Mike Whetung Remembers Whetung Ojibwa Crafts

This story is part of our partnership with Maryboro Lodge The Fenelon Falls Museum and was written by Glenn Walker.

KAWARTHA LAKES-In the 1960s, the economy of Curve Lake was in transition. Many older residents hunted and trapped, as their ancestors had since time immemorial. But the fur trade was on its last legs as the fur coat was transitioning from a fashionable style and something to be treasured for older generations to being the target of some younger people’s animal rights activism. While some older trappers still gathered furs, their children tended to look for something else to do with their lives.

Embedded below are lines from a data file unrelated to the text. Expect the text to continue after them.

$ cat src/rtl/if_fetch_unit.sv
// Instruction fetch stage: samples the PC, runs a req/ack read on the I-memory port,
// and presents the returned word to decode with a one-entry skid for decode stalls.
module if_fetch_unit #(
  parameter logic [31:0] RESET_PC  = 32'h0000_3000,
  parameter logic [31:0] NOP_INSTR = 32'h0000_0000
) (
  input  logic        clk,
  input  logic        reset,
  input  logic [31:0] pc,
  input  logic        flush,
  input  logic        id_stall,
  output logic        imem_req,
  output logic [31:0] imem_addr,
  input  logic        imem_ack,
  input  logic [31:0] imem_rdata,
  output logic        if_valid,
  output logic [31:0] if_instr,
  output logic [31:0] if_pc,
  output logic        if_fault,
  output logic [2:0]  pc_write
);

  typedef enum logic [2:0] {
    LOAD  = 3'd0,
    REQ   = 3'd1,
    HOLD  = 3'd2,
    ADV   = 3'd3,
    FAULT = 3'd4,
    DRAIN = 3'd5
  } state_t;

  state_t      state;
  state_t      state_next;
  logic [31:0] req_addr;
  logic [31:0] skid;
  logic        fault_sent;

  logic consume;
  logic slot_free;
  logic sample_pc;
  logic load_word;
  logic load_skid;
  logic load_fault;
  logic capture_skid;

  assign consume   = if_valid && !id_stall;
  assign slot_free = !if_valid || consume;

  assign imem_req  = (state == REQ) || (state == DRAIN);
  assign imem_addr = req_addr;

  always_comb begin
    state_next   = state;
    sample_pc    = 1'b0;
    load_word    = 1'b0;
    load_skid    = 1'b0;
    load_fault   = 1'b0;
    capture_skid = 1'b0;
    case (state)
      LOAD: begin
        sample_pc  = 1'b1;
        state_next = (pc[1:0] != 2'b00) ? FAULT : REQ;
      end
      REQ: begin
        if (imem_ack) begin
          if (slot_free) begin
            load_word  = 1'b1;
            state_next = ADV;
          end else begin
            capture_skid = 1'b1;
            state_next   = HOLD;
          end
        end
      end
      HOLD: begin
        if (consume) begin
          load_skid  = 1'b1;
          state_next = ADV;
        end
      end
      ADV:   state_next = LOAD;
      FAULT: load_fault = slot_free && !fault_sent;
      DRAIN: begin
        if (imem_ack) state_next = LOAD;
      end
      default: state_next = LOAD;
    endcase

    // A redirect kills everything except an outstanding memory transaction,
    // which must still see its ack before a new address can be issued.
    if (flush) begin
      sample_pc    = 1'b0;
      load_word    = 1'b0;
      load_skid    = 1'b0;
      load_fault   = 1'b0;
      capture_skid = 1'b0;
      state_next   = ((state == REQ || state == DRAIN) && !imem_ack) ? DRAIN : LOAD;
    end
  end

  always_ff @(posedge clk) begin
    if (reset) begin
      state      <= LOAD;
      req_addr   <= RESET_PC;
      if_valid   <= 1'b0;
      if_instr   <= NOP_INSTR;
      if_pc      <= RESET_PC;
      if_fault   <= 1'b0;
      pc_write   <= 3'b000;
      fault_sent <= 1'b0;
    end else begin
      state    <= state_next;
      pc_write <= (state_next == ADV) ? 3'b111 : 3'b000;
      if (sample_pc) req_addr <= pc;

      if (flush) begin
        if_valid   <= 1'b0;
        if_fault   <= 1'b0;
        fault_sent <= 1'b0;
      end else if (load_word || load_skid || load_fault) begin
        if_valid <= 1'b1;
        if_fault <= load_fault;
        if_pc    <= req_addr;
        if_instr <= load_fault ? NOP_INSTR : (load_skid ? skid : imem_rdata);
        if (load_fault) fault_sent <= 1'b1;
      end else if (consume) begin
        if_valid <= 1'b0;
        if_fault <= 1'b0;
      end
    end
  end

  // Skid word is plain data; its validity is carried by the HOLD state.
  always_ff @(posedge clk) begin
    if (capture_skid) skid <= imem_rdata;
  end

endmodule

The Crown interpreted a ‘basket clause’ in the Williams Treaty of 1923 to mean that the Michi Saagiig had surrendered any and all special rights they might have, including the right to hunt and fish—which had not been the intent of the Michi Saagiig. In the years that followed, the Province of Ontario would attempt to enforce game regulations on Michi Saagiig hunters, so hunting and gathering typically entailed figuring out how to evade game wardens. Given the population of Curve Lake, if they were not able to hunt beyond their own reserve, it would have been the end of this way of life. As it was, having to avoid the game wardens certainly made things much more difficult. 

Cliff and Eleanor Whetung

It was not an easy time for the older residents who had always hunted, gathered and fished. Cliff Whetung remembered that a driver would take hunters out to a certain point and pick them up somewhere else. They always had to keep moving to stay one step ahead of the game wardens. There were many stories of middle-of-the-night escapes. At times it was not legal to sell furs in Ontario, so sometimes the harvest had to be taken to Quebec.  

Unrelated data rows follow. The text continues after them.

### config.mk
export PLATFORM = sky130hd
export DESIGN_NAME = ex_stage
export DESIGN_NICKNAME = d
export VERILOG_FILES = /design/src/rtl/ex_stage.sv
export SDC_FILE = /design/constraint.sdc
export NUM_CORES = 2
export LEC_CHECK = 0
export ABC_CLOCK_PERIOD_IN_PS = 8500
export CORE_MARGIN = 4
export CORE_UTILIZATION = 59
export DETAILED_ROUTE_END_ITERATION = 8
export PLACE_DENSITY_LB_ADDON = 0.15
export SYNTH_ARGS = -nofsm -noshare
export SYNTH_HDL_FRONTEND = slang
export SYNTH_SLANG_ARGS = --single-unit
### constraint.sdc
create_clock -name clk -period 8.5 [get_ports clk]
set_input_delay 1.7 -clock clk [delete_from_list [all_inputs] [get_ports clk]]
set_output_delay 1.7 -clock clk [all_outputs]
set_load 0.03 [all_outputs]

For many years, Curve Lake had some of the best muskrat and beaver pelts in Canada. In a good year, (Mike’s father) Cliff would buy 10-15,000 muskrats, which local workers would process. The Whetungs lived at the store and had a room where the skins were processed. Muskrats had a very distinctive smell—“I guess that’s why they were called Musk Rats,” Cliff recalled the smell, like a musky, sour, not quite rotten meat. Once the skins were scraped and stretched, Cliff sold them to a fur buyer in Peterborough. 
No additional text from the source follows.